MNIST GAN

In this example, we will train a Generative Adversarial Network (GAN) on the MNIST dataset. This is a large collection of 28x28 pixel images of handwritten digits. We will try to train a network to produce new images of handwritten digits.

To begin, let's import all the libraries we'll need and load the dataset (which comes bundled with Tensorflow).


In [1]:
import deepchem as dc
import tensorflow as tf
from deepchem.models.tensorgraph import layers
from tensorflow.examples.tutorials.mnist import input_data
import matplotlib.pyplot as plot
import matplotlib.gridspec as gridspec
%matplotlib inline

mnist = input_data.read_data_sets('MNIST_data', one_hot=True)
images = mnist.train.images.reshape((-1, 28, 28, 1))
dataset = dc.data.NumpyDataset(images)


Extracting MNIST_data/train-images-idx3-ubyte.gz
Extracting MNIST_data/train-labels-idx1-ubyte.gz
Extracting MNIST_data/t10k-images-idx3-ubyte.gz
Extracting MNIST_data/t10k-labels-idx1-ubyte.gz

Let's view some of the images to get an idea of what they look like.


In [2]:
def plot_digits(im):
  plot.figure(figsize=(3, 3))
  grid = gridspec.GridSpec(4, 4, wspace=0.05, hspace=0.05)
  for i, g in enumerate(grid):
    ax = plot.subplot(g)
    ax.set_xticks([])
    ax.set_yticks([])
    ax.imshow(im[i,:,:,0], cmap='gray')

plot_digits(images)


Now we can create our GAN. It consists of two parts:

  1. The generator takes random noise as its input and produces output that will hopefully resemble the training data.
  2. The discriminator takes a set of samples as input (possibly training data, possibly created by the generator), and tries to determine which are which. Its output is interpreted as the probability that each sample is from the training set.

In [3]:
class DigitGAN(dc.models.GAN):

  def get_noise_input_shape(self):
    return (None, 10)

  def get_data_input_shapes(self):
    return [(None, 28, 28, 1)]

  def create_generator(self, noise_input, conditional_inputs):
    dense1 = layers.Dense(50, in_layers=noise_input, activation_fn=tf.nn.relu, normalizer_fn=tf.layers.batch_normalization)
    dense2 = layers.Dense(28*28, in_layers=dense1, activation_fn=tf.sigmoid, normalizer_fn=tf.layers.batch_normalization)
    reshaped = layers.Reshape((None, 28, 28, 1), in_layers=dense2)
    return [reshaped]

  def create_discriminator(self, data_inputs, conditional_inputs):
    conv = layers.Conv2D(num_outputs=32, kernel_size=5, stride=2, activation_fn=dc.models.tensorgraph.model_ops.lrelu(0.2), normalizer_fn=tf.layers.batch_normalization, in_layers=data_inputs)
    dense = layers.Dense(1, in_layers=layers.Flatten(conv), activation_fn=tf.sigmoid)
    return dense

gan = DigitGAN(learning_rate=0.0005)

Now to train it. The generator and discriminator are both trained together. The generator tries to get better at fooling the discriminator, while the discriminator tries to get better at distinguishing real data from generated data (which in turn gives the generator a better training signal to learn from).


In [4]:
def iterbatches(epochs):
  for i in range(epochs):
    for batch in dataset.iterbatches(batch_size=gan.batch_size):
      yield {gan.data_inputs[0]: batch[0]}

gan.fit_gan(iterbatches(50), generator_steps=1.5, checkpoint_interval=5000)
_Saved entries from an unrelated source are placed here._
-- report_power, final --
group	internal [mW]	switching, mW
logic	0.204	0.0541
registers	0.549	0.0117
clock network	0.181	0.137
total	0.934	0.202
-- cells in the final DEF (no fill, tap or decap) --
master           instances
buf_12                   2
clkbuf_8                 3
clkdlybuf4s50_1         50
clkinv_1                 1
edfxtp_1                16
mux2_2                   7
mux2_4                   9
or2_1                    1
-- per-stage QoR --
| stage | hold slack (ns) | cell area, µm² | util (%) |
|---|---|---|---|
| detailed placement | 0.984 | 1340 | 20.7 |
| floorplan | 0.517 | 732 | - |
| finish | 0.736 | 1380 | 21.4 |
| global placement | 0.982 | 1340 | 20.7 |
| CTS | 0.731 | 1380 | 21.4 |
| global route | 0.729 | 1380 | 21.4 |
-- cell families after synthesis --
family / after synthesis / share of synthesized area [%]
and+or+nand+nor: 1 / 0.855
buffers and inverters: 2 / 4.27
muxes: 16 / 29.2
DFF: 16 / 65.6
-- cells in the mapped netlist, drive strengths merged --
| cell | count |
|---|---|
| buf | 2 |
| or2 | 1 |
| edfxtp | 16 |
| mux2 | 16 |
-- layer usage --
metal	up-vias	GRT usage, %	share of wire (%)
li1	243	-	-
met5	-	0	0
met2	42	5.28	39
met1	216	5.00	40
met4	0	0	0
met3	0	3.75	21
Ending global_step 5000: generator average loss 5.6996, discriminator average loss 0.0341601
Ending global_step 10000: generator average loss 4.60495, discriminator average loss 0.112247
Ending global_step 15000: generator average loss 3.5461, discriminator average loss 0.205332
Ending global_step 20000: generator average loss 3.22442, discriminator average loss 0.239572
Ending global_step 25000: generator average loss 2.99321, discriminator average loss 0.292008
Ending global_step 27500: generator average loss 2.83743, discriminator average loss 0.310524
TIMING: model fitting took 291.696 s

Let's generate some data and see how the results look.


In [5]:
plot_digits(gan.predict_gan_generator(batch_size=16))


Not too bad. Most of the generated images look convincingly like handwritten digits, but only a few digits are represented. This is a common problem in GANs called "mode collapse". The generator learns to produce output that closely resembles training data, but the range of its output only covers a subset of the training distribution. Finding ways to prevent mode collapse is an active area of research for GANs.